_PROBLEM TO SOLVE:_
Each line from the start of the data below through the one containing "step / cells" must be reproduced exactly.

INPUT RECORDS START

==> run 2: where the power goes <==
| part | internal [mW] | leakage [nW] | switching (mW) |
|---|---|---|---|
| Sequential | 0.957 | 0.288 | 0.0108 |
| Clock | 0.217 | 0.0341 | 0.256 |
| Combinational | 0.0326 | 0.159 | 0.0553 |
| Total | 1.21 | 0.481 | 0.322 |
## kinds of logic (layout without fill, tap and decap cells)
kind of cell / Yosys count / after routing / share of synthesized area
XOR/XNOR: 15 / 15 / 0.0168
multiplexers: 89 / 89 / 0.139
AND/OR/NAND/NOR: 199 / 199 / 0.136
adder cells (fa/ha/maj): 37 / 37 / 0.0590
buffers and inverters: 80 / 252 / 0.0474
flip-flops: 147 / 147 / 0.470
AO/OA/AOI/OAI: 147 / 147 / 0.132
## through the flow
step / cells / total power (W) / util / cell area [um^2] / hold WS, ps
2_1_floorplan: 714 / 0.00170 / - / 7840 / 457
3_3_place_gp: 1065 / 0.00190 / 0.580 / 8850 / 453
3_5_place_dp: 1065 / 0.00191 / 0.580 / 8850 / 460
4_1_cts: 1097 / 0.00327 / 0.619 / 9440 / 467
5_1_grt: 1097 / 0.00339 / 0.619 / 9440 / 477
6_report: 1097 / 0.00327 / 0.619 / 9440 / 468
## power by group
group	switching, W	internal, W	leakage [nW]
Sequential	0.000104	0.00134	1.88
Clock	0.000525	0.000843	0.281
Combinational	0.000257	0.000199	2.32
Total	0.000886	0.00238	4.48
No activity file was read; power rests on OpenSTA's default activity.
`src/core/vpcc_pkg.sv`:
```
// Package of register offsets, field positions and reset values for the channel control bank.
package vpcc_pkg;
	localparam int ADDR_W = 8;
	localparam int DATA_W = 32;
	localparam logic [7:0] OFF_CHAN_ZERO = 8'h00;
	localparam logic [7:0] OFF_CHAN_ONE = 8'h04;
	localparam logic [7:0] OFF_CHAN_TWO = 8'h08;
	localparam logic [7:0] OFF_RUN_STATUS = 8'h0C;
	// Channel 0 and channel 1 share one field layout in the low bits.
	localparam int POS_ENABLE = 0;
	localparam int POS_KIND_LO = 1;
	localparam int POS_KIND_HI = 2;
	localparam int POS_SHARED = 3;
	localparam int POS_LAYOUT = 4;
	localparam int POS_FIELD = 5;
	localparam int POS_EDGE = 31;
	localparam int POS_CLIP = 14;
	localparam int POS_RUN_ZERO = 0;
	localparam int POS_RUN_ONE = 1;
	localparam int POS_RUN_RAW = 2;
	localparam logic RST_ENABLE = 1'h0;
	localparam logic [1:0] RST_KIND = 2'h0;
	localparam logic RST_SHARED = 1'h0;
	localparam logic RST_LAYOUT = 1'h0;
	localparam logic RST_FIELD = 1'h0;
	localparam logic RST_EDGE = 1'h0;
	localparam logic RST_CLIP = 1'h0;
	localparam logic [31:0] RST_RDATA = 32'h0000_0000;
	localparam logic LAYOUT_RASTER = 1'h0;
	localparam logic LAYOUT_SUBPIC = 1'h1;
	localparam logic SHARED_FORCE = 1'h1;
endpackage

```
`src/core/vpcc_channel_control.sv`:
```
// Channel control register bank of the video port with run gating and field capture.
`timescale 1ns/1ns
`default_nettype none
// Operation
// Channel one bit 4 picks luma memory layout: 0 raster, 1 sub-picture.
// Layout selection only acts for embedded-sync video formats.
// Ancillary data always uses raster order regardless of layout.
// Channel one bit 3: 0 separate Y and C streams, 1 shared stream.
// Separate streams need both channel enables before anything runs.
// Separate streams force the channel zero shared-stream bit to one.
// Shared-stream video lets each channel run on its own enable.
// Capture kind bits 2 to 1, codes 0 and 1: embedded-sync video.
// Capture kind codes 2 and 3: raw sensor capture, separate syncs.
// Software programs channel zero and one capture kinds equal in raw mode.
// Raw capture stays idle unless both channel enables are one.
// Channel one bit 0 enables channel one.
// Channel two bit 31 selects data change edge: 0 rising, 1 falling.
// Edge selection only leaves as a register signal; handled outside.
// Channel two bit 14 enables blanking region clipping.
// With channel one enabled, each interrupt pulse latches the field identity.
// Reserved channel two bits read zero and ignore writes.
module vpcc_channel_control (
	input wire logic clk,
	input wire logic rst_n,
	input wire logic [7:0] reg_addr,
	input wire logic [31:0] reg_wdata,
	input wire logic reg_write,
	input wire logic reg_read,
	output logic [31:0] reg_rdata,
	input wire logic field_pulse,
	input wire logic field_identity,
	output logic chan_zero_enable,
	output logic chan_zero_luma_chroma_shared,
	output logic [1:0] chan_zero_capture_kind,
	output logic chan_one_enable,
	output logic chan_one_luma_chroma_shared,
	output logic [1:0] chan_one_capture_kind,
	output logic chan_one_memory_layout_sel,
	output logic chan_one_anc_layout_sel,
	output logic chan_one_field_flag,
	output logic chan_zero_run,
	output logic chan_one_run,
	output logic raw_capture_run,
	output logic chan_two_edge_select,
	output logic blanking_clip_enable
);

	////////////////////////////////////////////////////////////////////////////////
	typedef struct packed {
		logic z_en;
		logic [1:0] z_kind;
		logic z_shared;
		logic o_en;
		logic [1:0] o_kind;
		logic o_shared;
		logic o_layout;
		logic o_field;
		logic t_edge;
		logic t_clip;
		logic luma_layout;
		logic z_run;
		logic o_run;
		logic raw_run;
		logic [31:0] rdata;
	} vpcc_state_t;

	vpcc_state_t state_reg;
	vpcc_state_t state_next;

	logic wr_zero;
	logic wr_one;
	logic wr_two;
	logic raw_mode;
	logic joint_mode;
	logic both_en;

	////////////////////////////////////////////////////////////////////////////////
	always_comb begin
		state_next = state_reg;
		wr_zero = 1'h0;
		wr_one = 1'h0;
		wr_two = 1'h0;
		if (reg_write) begin
			if (reg_addr == vpcc_pkg::OFF_CHAN_ZERO) begin
				wr_zero = 1'h1;
			end else if (reg_addr == vpcc_pkg::OFF_CHAN_ONE) begin
				wr_one = 1'h1;
			end else if (reg_addr == vpcc_pkg::OFF_CHAN_TWO) begin
				wr_two = 1'h1;
			end
		end

		if (wr_zero) begin
			state_next.z_en = reg_wdata[vpcc_pkg::POS_ENABLE];
			state_next.z_kind = reg_wdata[vpcc_pkg::POS_KIND_HI:vpcc_pkg::POS_KIND_LO];
			state_next.z_shared = reg_wdata[vpcc_pkg::POS_SHARED];
		end
		if (wr_one) begin
			state_next.o_en = reg_wdata[vpcc_pkg::POS_ENABLE];
			state_next.o_kind = reg_wdata[vpcc_pkg::POS_KIND_HI:vpcc_pkg::POS_KIND_LO];
			state_next.o_shared = reg_wdata[vpcc_pkg::POS_SHARED];
			state_next.o_layout = reg_wdata[vpcc_pkg::POS_LAYOUT];
		end
		// Only bits 31 and 14 are stored; every other bit of the word is dropped.
		if (wr_two) begin
			state_next.t_edge = reg_wdata[vpcc_pkg::POS_EDGE];
			state_next.t_clip = reg_wdata[vpcc_pkg::POS_CLIP];
		end

		// Applied after the write so that a channel zero write cannot undo the force.
		if (!state_next.o_shared) begin
			state_next.z_shared = vpcc_pkg::SHARED_FORCE;
		end

		// The field flag is a hardware status bit; software writes never touch it.
		if (state_reg.o_en && field_pulse) begin
			state_next.o_field = field_identity;
		end

		raw_mode = state_next.o_kind[1];
		joint_mode = raw_mode || !state_next.o_shared;
		both_en = state_next.z_en && state_next.o_en;
		// Run gates are registered so the capture paths see glitch-free levels.
		if (joint_mode) begin
			state_next.z_run = both_en;
			state_next.o_run = both_en;
		end else begin
			state_next.z_run = state_next.z_en;
			state_next.o_run = state_next.o_en;
		end
		state_next.raw_run = raw_mode && both_en;
		// Sub-picture layout is honoured only for embedded-sync video.
		state_next.luma_layout = raw_mode ? vpcc_pkg::LAYOUT_RASTER
			: state_next.o_layout;

		state_next.rdata = vpcc_pkg::RST_RDATA;
		if (reg_read) begin
			if (reg_addr == vpcc_pkg::OFF_CHAN_ZERO) begin
				state_next.rdata[vpcc_pkg::POS_ENABLE] = state_reg.z_en;
				state_next.rdata[vpcc_pkg::POS_KIND_HI:vpcc_pkg::POS_KIND_LO] = state_reg.z_kind;
				state_next.rdata[vpcc_pkg::POS_SHARED] = state_reg.z_shared;
			end else if (reg_addr == vpcc_pkg::OFF_CHAN_ONE) begin
				state_next.rdata[vpcc_pkg::POS_ENABLE] = state_reg.o_en;
				state_next.rdata[vpcc_pkg::POS_KIND_HI:vpcc_pkg::POS_KIND_LO] = state_reg.o_kind;
				state_next.rdata[vpcc_pkg::POS_SHARED] = state_reg.o_shared;
				state_next.rdata[vpcc_pkg::POS_LAYOUT] = state_reg.o_layout;
				state_next.rdata[vpcc_pkg::POS_FIELD] = state_reg.o_field;
			end else if (reg_addr == vpcc_pkg::OFF_CHAN_TWO) begin
				state_next.rdata[vpcc_pkg::POS_EDGE] = state_reg.t_edge;
				state_next.rdata[vpcc_pkg::POS_CLIP] = state_reg.t_clip;
			end else if (reg_addr == vpcc_pkg::OFF_RUN_STATUS) begin
				state_next.rdata[vpcc_pkg::POS_RUN_ZERO] = state_reg.z_run;
				state_next.rdata[vpcc_pkg::POS_RUN_ONE] = state_reg.o_run;
				state_next.rdata[vpcc_pkg::POS_RUN_RAW] = state_reg.raw_run;
			end
		end
	end

	////////////////////////////////////////////////////////////////////////////////
	always_ff @(posedge clk or negedge rst_n) begin
		if (!rst_n) begin
			state_reg.z_en <= vpcc_pkg::RST_ENABLE;
			state_reg.z_kind <= vpcc_pkg::RST_KIND;
			state_reg.z_shared <= vpcc_pkg::SHARED_FORCE;
			state_reg.o_en <= vpcc_pkg::RST_ENABLE;
			state_reg.o_kind <= vpcc_pkg::RST_KIND;
			state_reg.o_shared <= vpcc_pkg::RST_SHARED;
			state_reg.o_layout <= vpcc_pkg::RST_LAYOUT;
			state_reg.o_field <= vpcc_pkg::RST_FIELD;
			state_reg.t_edge <= vpcc_pkg::RST_EDGE;
			state_reg.t_clip <= vpcc_pkg::RST_CLIP;
			state_reg.luma_layout <= vpcc_pkg::LAYOUT_RASTER;
			state_reg.z_run <= vpcc_pkg::RST_ENABLE;
			state_reg.o_run <= vpcc_pkg::RST_ENABLE;
			state_reg.raw_run <= vpcc_pkg::RST_ENABLE;
			state_reg.rdata <= vpcc_pkg::RST_RDATA;
		end else begin
			state_reg <= state_next;
		end
	end

	////////////////////////////////////////////////////////////////////////////////
	assign reg_rdata = state_reg.rdata;
	assign chan_zero_enable = state_reg.z_en;
	assign chan_zero_luma_chroma_shared = state_reg.z_shared;
	assign chan_zero_capture_kind = state_reg.z_kind;
	assign chan_one_enable = state_reg.o_en;
	assign chan_one_luma_chroma_shared = state_reg.o_shared;
	assign chan_one_capture_kind = state_reg.o_kind;
	assign chan_one_memory_layout_sel = state_reg.luma_layout;
	// Ancillary data has no layout choice; the port exists so the store path needs no special case.
	assign chan_one_anc_layout_sel = vpcc_pkg::LAYOUT_RASTER;
	assign chan_one_field_flag = state_reg.o_field;
	assign chan_zero_run = state_reg.z_run;
	assign chan_one_run = state_reg.o_run;
	assign raw_capture_run = state_reg.raw_run;
	// Pure register level; the edge itself is chosen by logic outside the port.
	assign chan_two_edge_select = state_reg.t_edge;
	assign blanking_clip_enable = state_reg.t_clip;

	////////////////////////////////////////////////////////////////////////////////
	// The checks use literal bit numbers on purpose, so a wrong package constant still trips them.
	a_layout_gated: assert property (@(posedge clk) disable iff (!rst_n)
		chan_one_memory_layout_sel |-> (!chan_one_capture_kind[1]
		&& state_reg.o_layout))
		else $error("Sub-picture layout shown outside embedded-sync video.");

	a_layout_follows: assert property (@(posedge clk) disable iff (!rst_n)
		(!chan_one_capture_kind[1] && state_reg.o_layout) |-> chan_one_memory_layout_sel)
		else $error("Layout select does not follow the stored bit.");

	a_anc_raster: assert property (@(posedge clk) disable iff (!rst_n)
		chan_one_anc_layout_sel == vpcc_pkg::LAYOUT_RASTER)
		else $error("Ancillary data left raster order.");

	a_shared_write: assert property (@(posedge clk) disable iff (!rst_n)
		(reg_write && reg_addr == vpcc_pkg::OFF_CHAN_ONE)
		|=> chan_one_luma_chroma_shared == $past(reg_wdata[3]))
		else $error("Shared-stream bit not stored from the write.");

	a_joint_gate: assert property (@(posedge clk) disable iff (!rst_n)
		(chan_zero_run || chan_one_run) && !chan_one_luma_chroma_shared
		|-> chan_zero_enable && chan_one_enable)
		else $error("Separate streams running without both enables.");

	a_joint_run: assert property (@(posedge clk) disable iff (!rst_n)
		!chan_one_luma_chroma_shared && chan_zero_enable && chan_one_enable
		|-> chan_zero_run && chan_one_run)
		else $error("Separate streams idle with both enables set.");

	a_zero_write: assert property (@(posedge clk) disable iff (!rst_n)
		(reg_write && reg_addr == vpcc_pkg::OFF_CHAN_ZERO)
		|=> (chan_zero_enable == $past(reg_wdata[0]))
		&& (chan_zero_capture_kind == $past(reg_wdata[2:1])))
		else $error("Channel zero enable or kind not stored from the write.");

	a_force_shared: assert property (@(posedge clk) disable iff (!rst_n)
		!chan_one_luma_chroma_shared |-> chan_zero_luma_chroma_shared)
		else $error("Channel zero shared bit not forced.");

	// A cleared bit written to channel zero only survives while channel one shares its stream.
	a_zero_forced: assert property (@(posedge clk) disable iff (!rst_n)
		(reg_write && reg_addr == vpcc_pkg::OFF_CHAN_ZERO)
		|=> chan_zero_luma_chroma_shared
		== ($past(reg_wdata[3]) || !chan_one_luma_chroma_shared))
		else $error("Channel zero shared bit neither stored nor forced.");

	a_solo_run: assert property (@(posedge clk) disable iff (!rst_n)
		(chan_one_luma_chroma_shared && !chan_one_capture_kind[1])
		|-> (chan_one_run == chan_one_enable) && (chan_zero_run == chan_zero_enable))
		else $error("Shared-stream video channel not running on its own enable.");

	a_kind_write: assert property (@(posedge clk) disable iff (!rst_n)
		(reg_write && reg_addr == vpcc_pkg::OFF_CHAN_ONE)
		|=> chan_one_capture_kind == $past(reg_wdata[2:1]))
		else $error("Capture kind not stored from bits 2 to 1.");

	a_raw_idle: assert property (@(posedge clk) disable iff (!rst_n)
		chan_one_capture_kind[1] && !(chan_zero_enable && chan_one_enable)
		|-> !raw_capture_run && !chan_one_run && !chan_zero_run)
		else $error("Raw capture started with an enable clear.");

	a_raw_clear: assert property (@(posedge clk) disable iff (!rst_n)
		!chan_one_capture_kind[1] |-> !raw_capture_run)
		else $error("Raw capture running in embedded-sync video.");

	a_raw_start: assert property (@(posedge clk) disable iff (!rst_n)
		chan_one_capture_kind[1] && chan_zero_enable && chan_one_enable
		|-> raw_capture_run)
		else $error("Raw capture not running with both enables set.");

	a_enable_write: assert property (@(posedge clk) disable iff (!rst_n)
		(reg_write && reg_addr == vpcc_pkg::OFF_CHAN_ONE)
		|=> chan_one_enable == $past(reg_wdata[0]))
		else $error("Channel one enable not stored from bit 0.");

	a_one_hold: assert property (@(posedge clk) disable iff (!rst_n)
		!(reg_write && reg_addr == vpcc_pkg::OFF_CHAN_ONE)
		|=> $stable(chan_one_enable) && $stable(chan_one_capture_kind)
		&& $stable(chan_one_luma_chroma_shared))
		else $error("Channel one field changed without a write.");

	a_edge_write: assert property (@(posedge clk) disable iff (!rst_n)
		(reg_write && reg_addr == vpcc_pkg::OFF_CHAN_TWO)
		|=> chan_two_edge_select == $past(reg_wdata[31]))
		else $error("Edge select not stored from bit 31.");

	a_two_hold: assert property (@(posedge clk) disable iff (!rst_n)
		!(reg_write && reg_addr == vpcc_pkg::OFF_CHAN_TWO)
		|=> $stable(chan_two_edge_select) && $stable(blanking_clip_enable))
		else $error("Channel two field changed without a write.");

	a_clip_write: assert property (@(posedge clk) disable iff (!rst_n)
		(reg_write && reg_addr == vpcc_pkg::OFF_CHAN_TWO)
		|=> blanking_clip_enable == $past(reg_wdata[14]))
		else $error("Clip enable not stored from bit 14.");

	a_field_latch: assert property (@(posedge clk) disable iff (!rst_n)
		(chan_one_enable && field_pulse) |=> chan_one_field_flag == $past(field_identity))
		else $error("Field flag missed an interrupt pulse.");

	a_field_hold: assert property (@(posedge clk) disable iff (!rst_n)
		!(chan_one_enable && field_pulse) |=> $stable(chan_one_field_flag))
		else $error("Field flag changed without a pulse.");

	a_reserved_zero: assert property (@(posedge clk) disable iff (!rst_n)
		(reg_read && reg_addr == vpcc_pkg::OFF_CHAN_TWO)
		|=> (reg_rdata[30:15] == 16'h0000) && (reg_rdata[13:0] == 14'h0000))
		else $error("Reserved channel two bits read nonzero.");

	a_write_ignored: assert property (@(posedge clk) disable iff (!rst_n)
		reg_write && reg_addr != vpcc_pkg::OFF_CHAN_ZERO
		&& reg_addr != vpcc_pkg::OFF_CHAN_ONE && reg_addr != vpcc_pkg::OFF_CHAN_TWO
		|=> $stable(chan_zero_enable) && $stable(chan_zero_capture_kind)
		&& $stable(chan_one_enable) && $stable(chan_two_edge_select))
		else $error("Write to an unmapped address changed a field.");

	// Every read answers with the register contents as they stood at the strobe edge.
	a_read_zero: assert property (@(posedge clk) disable iff (!rst_n)
		(reg_read && reg_addr == vpcc_pkg::OFF_CHAN_ZERO)
		|=> reg_rdata == {28'h0, $past(chan_zero_luma_chroma_shared),
		$past(chan_zero_capture_kind), $past(chan_zero_enable)})
		else $error("Channel zero read back wrong.");

	a_read_one: assert property (@(posedge clk) disable iff (!rst_n)
		(reg_read && reg_addr == vpcc_pkg::OFF_CHAN_ONE)
		|=> reg_rdata == {26'h0, $past(chan_one_field_flag), $past(state_reg.o_layout),
		$past(chan_one_luma_chroma_shared), $past(chan_one_capture_kind),
		$past(chan_one_enable)})
		else $error("Channel one read back wrong.");

	a_read_two: assert property (@(posedge clk) disable iff (!rst_n)
		(reg_read && reg_addr == vpcc_pkg::OFF_CHAN_TWO)
		|=> (reg_rdata[31] == $past(chan_two_edge_select))
		&& (reg_rdata[14] == $past(blanking_clip_enable)))
		else $error("Channel two read back wrong.");

	a_read_status: assert property (@(posedge clk) disable iff (!rst_n)
		(reg_read && reg_addr == vpcc_pkg::OFF_RUN_STATUS)
		|=> reg_rdata == {29'h0, $past(raw_capture_run), $past(chan_one_run),
		$past(chan_zero_run)})
		else $error("Run status read back wrong.");

	a_read_other: assert property (@(posedge clk) disable iff (!rst_n)
		reg_read && reg_addr != vpcc_pkg::OFF_CHAN_ZERO
		&& reg_addr != vpcc_pkg::OFF_CHAN_ONE && reg_addr != vpcc_pkg::OFF_CHAN_TWO
		&& reg_addr != vpcc_pkg::OFF_RUN_STATUS
		|=> reg_rdata == 32'h0000_0000)
		else $error("Unmapped read returned data.");

	a_read_window: assert property (@(posedge clk) disable iff (!rst_n)
		!reg_read |=> reg_rdata == 32'h0000_0000)
		else $error("Read data present outside the read answer cycle.");

endmodule // vpcc_channel_control
`default_nettype wire

```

INPUT RECORDS END

_SOLUTION BELOW:_
==> run 2: where the power goes <==
| part | internal [mW] | leakage [nW] | switching (mW) |
|---|---|---|---|
| Sequential | 0.957 | 0.288 | 0.0108 |
| Clock | 0.217 | 0.0341 | 0.256 |
| Combinational | 0.0326 | 0.159 | 0.0553 |
| Total | 1.21 | 0.481 | 0.322 |
## kinds of logic (layout without fill, tap and decap cells)
kind of cell / Yosys count / after routing / share of synthesized area
XOR/XNOR: 15 / 15 / 0.0168
multiplexers: 89 / 89 / 0.139
AND/OR/NAND/NOR: 199 / 199 / 0.136
adder cells (fa/ha/maj): 37 / 37 / 0.0590
buffers and inverters: 80 / 252 / 0.0474
flip-flops: 147 / 147 / 0.470
AO/OA/AOI/OAI: 147 / 147 / 0.132
## through the flow
step / cells / total power (W) / util / cell area [um^2] / hold WS, ps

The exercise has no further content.